Some of these institutes or academies are built on a massive scale on the fringes of Ghatkesar and Bommalaramaram and other places. Thousands of youngsters are ‘coached on how to get selected’ for the posts.
The basic goal would be to clear the physical test followed by medical check-up. After the two stages, they have to appear for the written test.
There are both day and residential training courses. “While fees are charged for the physical and written exams, an additional amount of ₹1 lakh is collected from each of the candidates clearing the written exam,” says a police officer associated with the investigation. Put simply, if 100 candidates out of the 500 trained in an institute get selected, the owner stands to make ₹1 crore.
“With no army recruitment test completed in the past two to three years due to various factors, including the COVID-19 pandemic, owners of such centres are in a financial stress of sorts,” the officer says, having grilled some of the youngsters detained in the case.
A considerable number of candidates trained at these institutes are awaiting written tests. The institutes hoped to reap massive monetary gains after the written tests which were not held. The Centre’s announcement of Agnipath scheme blew up their hopes of cash flow.
“To ensure that the candidates paid money to them after clearing tests, owners of some coaching academies kept the SSC certificates of the trainees in their custody,” the police officer explains. They took advantage of the frustration of candidates, whose dreams of securing permanent jawan posts got shattered with the Centre not taking a clear stand on their fate, and exhorted them to take the path of agitation, investigators suspect.

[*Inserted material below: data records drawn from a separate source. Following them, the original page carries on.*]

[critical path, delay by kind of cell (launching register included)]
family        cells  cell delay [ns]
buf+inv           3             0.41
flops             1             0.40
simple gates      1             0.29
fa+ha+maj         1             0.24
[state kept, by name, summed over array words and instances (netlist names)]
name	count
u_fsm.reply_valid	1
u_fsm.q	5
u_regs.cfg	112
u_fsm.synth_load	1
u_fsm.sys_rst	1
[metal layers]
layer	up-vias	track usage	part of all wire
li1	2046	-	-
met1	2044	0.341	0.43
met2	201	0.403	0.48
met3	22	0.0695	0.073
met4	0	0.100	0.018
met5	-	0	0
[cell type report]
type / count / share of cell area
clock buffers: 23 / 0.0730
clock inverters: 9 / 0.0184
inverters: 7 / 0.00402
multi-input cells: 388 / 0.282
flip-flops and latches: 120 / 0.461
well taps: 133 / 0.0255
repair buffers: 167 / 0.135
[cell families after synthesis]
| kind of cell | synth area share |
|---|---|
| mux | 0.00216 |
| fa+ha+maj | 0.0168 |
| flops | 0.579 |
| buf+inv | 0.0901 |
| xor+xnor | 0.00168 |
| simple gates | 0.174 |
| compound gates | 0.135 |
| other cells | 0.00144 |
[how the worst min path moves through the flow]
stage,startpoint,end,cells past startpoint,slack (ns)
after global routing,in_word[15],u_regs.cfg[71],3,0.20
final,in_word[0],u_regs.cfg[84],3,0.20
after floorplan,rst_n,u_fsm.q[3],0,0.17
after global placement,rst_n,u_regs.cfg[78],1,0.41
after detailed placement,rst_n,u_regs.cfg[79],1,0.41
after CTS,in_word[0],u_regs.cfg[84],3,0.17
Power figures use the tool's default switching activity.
**src/rtl/hcl_pkg.sv**
```systemverilog
package hcl_pkg;
  parameter int WORD_W = 24;
  parameter int ADDR_W = 2;
  parameter int PAY_W  = WORD_W - ADDR_W;
  parameter int M_W    = 15;
  parameter int A_W    = 4;
  parameter int GAIN_W = 2;
  parameter int RDIV_W = 13;
  parameter int PD_W   = 2;

  typedef struct packed {
    logic              sense;
    logic [GAIN_W-1:0] gain;
    logic [M_W-1:0]    m;
    logic [A_W-1:0]    a;
  } freq_t;

  typedef struct packed {
    logic              presc;
    logic [PD_W-1:0]   pd;
    logic [RDIV_W-1:0] rdiv;
  } ref_t;

  localparam int FREQ_BITS = $bits(freq_t);
  localparam int REF_BITS  = $bits(ref_t);

  typedef enum logic [ADDR_W-1:0] {
    DST_F1  = 2'b00,
    DST_F2  = 2'b01,
    DST_A   = 2'b10,
    DST_REF = 2'b11
  } dst_e;
endpackage

```
**src/rtl/hcl_sync.sv**
```systemverilog
module hcl_sync #(
  parameter int STAGES = 2
) (
  input  logic clk,
  input  logic rst_n,
  input  logic ser_clk,
  input  logic ser_en,
  input  logic ser_data,
  output logic shift_evt,
  output logic xfer_evt,
  output logic data_s
);
  // bit 2: shift clock, bit 1: enable, bit 0: data
  logic [STAGES-1:0][2:0] chain;
  logic                   clk_prev;
  logic                   en_prev;
  logic [2:0]             tail;

  always_ff @(posedge clk or negedge rst_n) begin
    if (!rst_n) chain[0] <= '0;
    else        chain[0] <= {ser_clk, ser_en, ser_data};
  end

  for (genvar g = 1; g < STAGES; g++) begin : g_stage
    always_ff @(posedge clk or negedge rst_n) begin
      if (!rst_n) chain[g] <= '0;
      else        chain[g] <= chain[g-1];
    end
  end

  assign tail = chain[STAGES-1];

  always_ff @(posedge clk or negedge rst_n) begin
    if (!rst_n) begin
      clk_prev <= 1'b0;
      en_prev  <= 1'b0;
    end else begin
      clk_prev <= tail[2];
      en_prev  <= tail[1];
    end
  end

  assign shift_evt = tail[2] & ~clk_prev & tail[1];
  assign xfer_evt  = ~tail[1] & en_prev;
  assign data_s    = tail[0];

  p_evt_excl_r4: assert property (@(posedge clk) disable iff (!rst_n)
    !(shift_evt && xfer_evt));
endmodule

```
**src/rtl/hcl_shifter.sv**
```systemverilog
module hcl_shifter import hcl_pkg::*; (
  input  logic              clk,
  input  logic              rst_n,
  input  logic              shift,
  input  logic              din,
  output logic [WORD_W-1:0] word
);
  always_ff @(posedge clk or negedge rst_n) begin
    if (!rst_n)     word <= '0;
    else if (shift) word <= {word[WORD_W-2:0], din};
  end

  p_sr_idle_r3: assert property (@(posedge clk) disable iff (!rst_n)
    !shift |=> $stable(word));
  p_sr_move_r2: assert property (@(posedge clk) disable iff (!rst_n)
    shift |=> word[WORD_W-1:1] == $past(word[WORD_W-2:0]));
endmodule

```
**src/rtl/hcl_banks.sv**
```systemverilog
module hcl_banks import hcl_pkg::*; (
  input  logic              clk,
  input  logic              rst_n,
  input  logic              xfer,
  input  logic [WORD_W-1:0] word,
  output freq_t             f1,
  output freq_t             f2,
  output ref_t              rf,
  output logic [A_W-1:0]    abuf
);
  localparam int NDST = 1 << ADDR_W;

  logic [PAY_W-1:0] payload;
  dst_e             dst;
  logic [NDST-1:0]  we;

  assign payload = word[WORD_W-1:ADDR_W];
  assign dst     = dst_e'(word[ADDR_W-1:0]);

  for (genvar g = 0; g < NDST; g++) begin : g_we
    assign we[g] = xfer && (word[ADDR_W-1:0] == g);
  end

  always_ff @(posedge clk or negedge rst_n) begin
    if (!rst_n) begin
      f1   <= '0;
      f2   <= '0;
      rf   <= '0;
      abuf <= '0;
    end else begin
      if (we[DST_F1])  f1   <= freq_t'(payload[FREQ_BITS-1:0]);
      if (we[DST_F2])  f2   <= freq_t'(payload[FREQ_BITS-1:0]);
      if (we[DST_REF]) rf   <= ref_t'(payload[REF_BITS-1:0]);
      if (we[DST_A])   abuf <= payload[A_W-1:0];
    end
  end

  p_one_dest_r4: assert property (@(posedge clk) disable iff (!rst_n)
    $onehot0(we));
  p_f1_load_r4: assert property (@(posedge clk) disable iff (!rst_n)
    (xfer && dst == DST_F1) |=> f1 == $past(payload[FREQ_BITS-1:0]));
  p_f2_keep_r4: assert property (@(posedge clk) disable iff (!rst_n)
    (xfer && dst != DST_F2) |=> $stable(f2));
  p_hold_r8: assert property (@(posedge clk) disable iff (!rst_n)
    !xfer |=> ($stable(f1) && $stable(f2) && $stable(rf) && $stable(abuf)));
endmodule

```
**src/rtl/hcl_select.sv**
```systemverilog
module hcl_select import hcl_pkg::*; (
  input  logic  clk,
  input  logic  rst_n,
  input  logic  boundary,
  input  logic  sel_f1,
  input  freq_t f1,
  input  freq_t f2,
  output freq_t act,
  output logic  act_is_f1
);
  always_ff @(posedge clk or negedge rst_n) begin
    if (!rst_n) begin
      act       <= '0;
      act_is_f1 <= 1'b0;
    end else if (boundary) begin
      act       <= sel_f1 ? f1 : f2;
      act_is_f1 <= sel_f1;
    end
  end

  p_hold_between_r9: assert property (@(posedge clk) disable iff (!rst_n)
    !boundary |=> ($stable(act) && $stable(act_is_f1)));
  p_pick_f1_r9: assert property (@(posedge clk) disable iff (!rst_n)
    (boundary && sel_f1) |=> act == $past(f1));
  p_pick_f2_r9: assert property (@(posedge clk) disable iff (!rst_n)
    (boundary && !sel_f1) |=> act == $past(f2));
endmodule

```
**src/rtl/hop_cfg_loader.sv**
```systemverilog
module hop_cfg_loader import hcl_pkg::*; #(
  parameter int SYNC_STAGES = 2
) (
  input  logic              clk,
  input  logic              rst_n,
  input  logic              ser_clk,
  input  logic              ser_en,
  input  logic              ser_data,
  input  logic              bank_sel,
  input  logic              cyc_end,
  output logic [M_W-1:0]    div_m,
  output logic [A_W-1:0]    div_a,
  output logic [GAIN_W-1:0] cp_gain,
  output logic              pd_sense,
  output logic [RDIV_W-1:0] ref_div,
  output logic [PD_W-1:0]   pd_enable,
  output logic              presc_wide,
  output logic [A_W-1:0]    a_buf,
  output logic              bank_is_f1
);
  logic              shift_evt;
  logic              xfer_evt;
  logic              data_s;
  logic [WORD_W-1:0] word;
  freq_t             f1;
  freq_t             f2;
  freq_t             act;
  ref_t              rf;

  hcl_sync #(.STAGES(SYNC_STAGES)) u_sync (
    .clk(clk), .rst_n(rst_n), .ser_clk(ser_clk), .ser_en(ser_en),
    .ser_data(ser_data), .shift_evt(shift_evt), .xfer_evt(xfer_evt),
    .data_s(data_s)
  );

  hcl_shifter u_shift (
    .clk(clk), .rst_n(rst_n), .shift(shift_evt), .din(data_s), .word(word)
  );

  hcl_banks u_banks (
    .clk(clk), .rst_n(rst_n), .xfer(xfer_evt), .word(word),
    .f1(f1), .f2(f2), .rf(rf), .abuf(a_buf)
  );

  hcl_select u_sel (
    .clk(clk), .rst_n(rst_n), .boundary(cyc_end), .sel_f1(bank_sel),
    .f1(f1), .f2(f2), .act(act), .act_is_f1(bank_is_f1)
  );

  // narrow prescaler mode uses one fewer A-count bit
  assign div_a      = rf.presc ? act.a : {1'b0, act.a[A_W-2:0]};
  assign div_m      = act.m;
  assign cp_gain    = act.gain;
  assign pd_sense   = act.sense;
  assign ref_div    = rf.rdiv;
  assign pd_enable  = rf.pd;
  assign presc_wide = rf.presc;
endmodule

```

In fact, they began organising themselves into teams and used WhatsApp groups to share their feelings, ideas, future course of action and representing to the authorities at the Army Recruitment Office in Secunderabad.
Video clips showing some youngsters carrying wooden logs and going on a rampage by damaging railway property while covering their faces with masks raised suspicions of a possible infiltration of anti-social elements into those groups.
“All of them are being identified. Most of them are aggrieved army job aspirants,” says the police top brass on the condition of anonymity.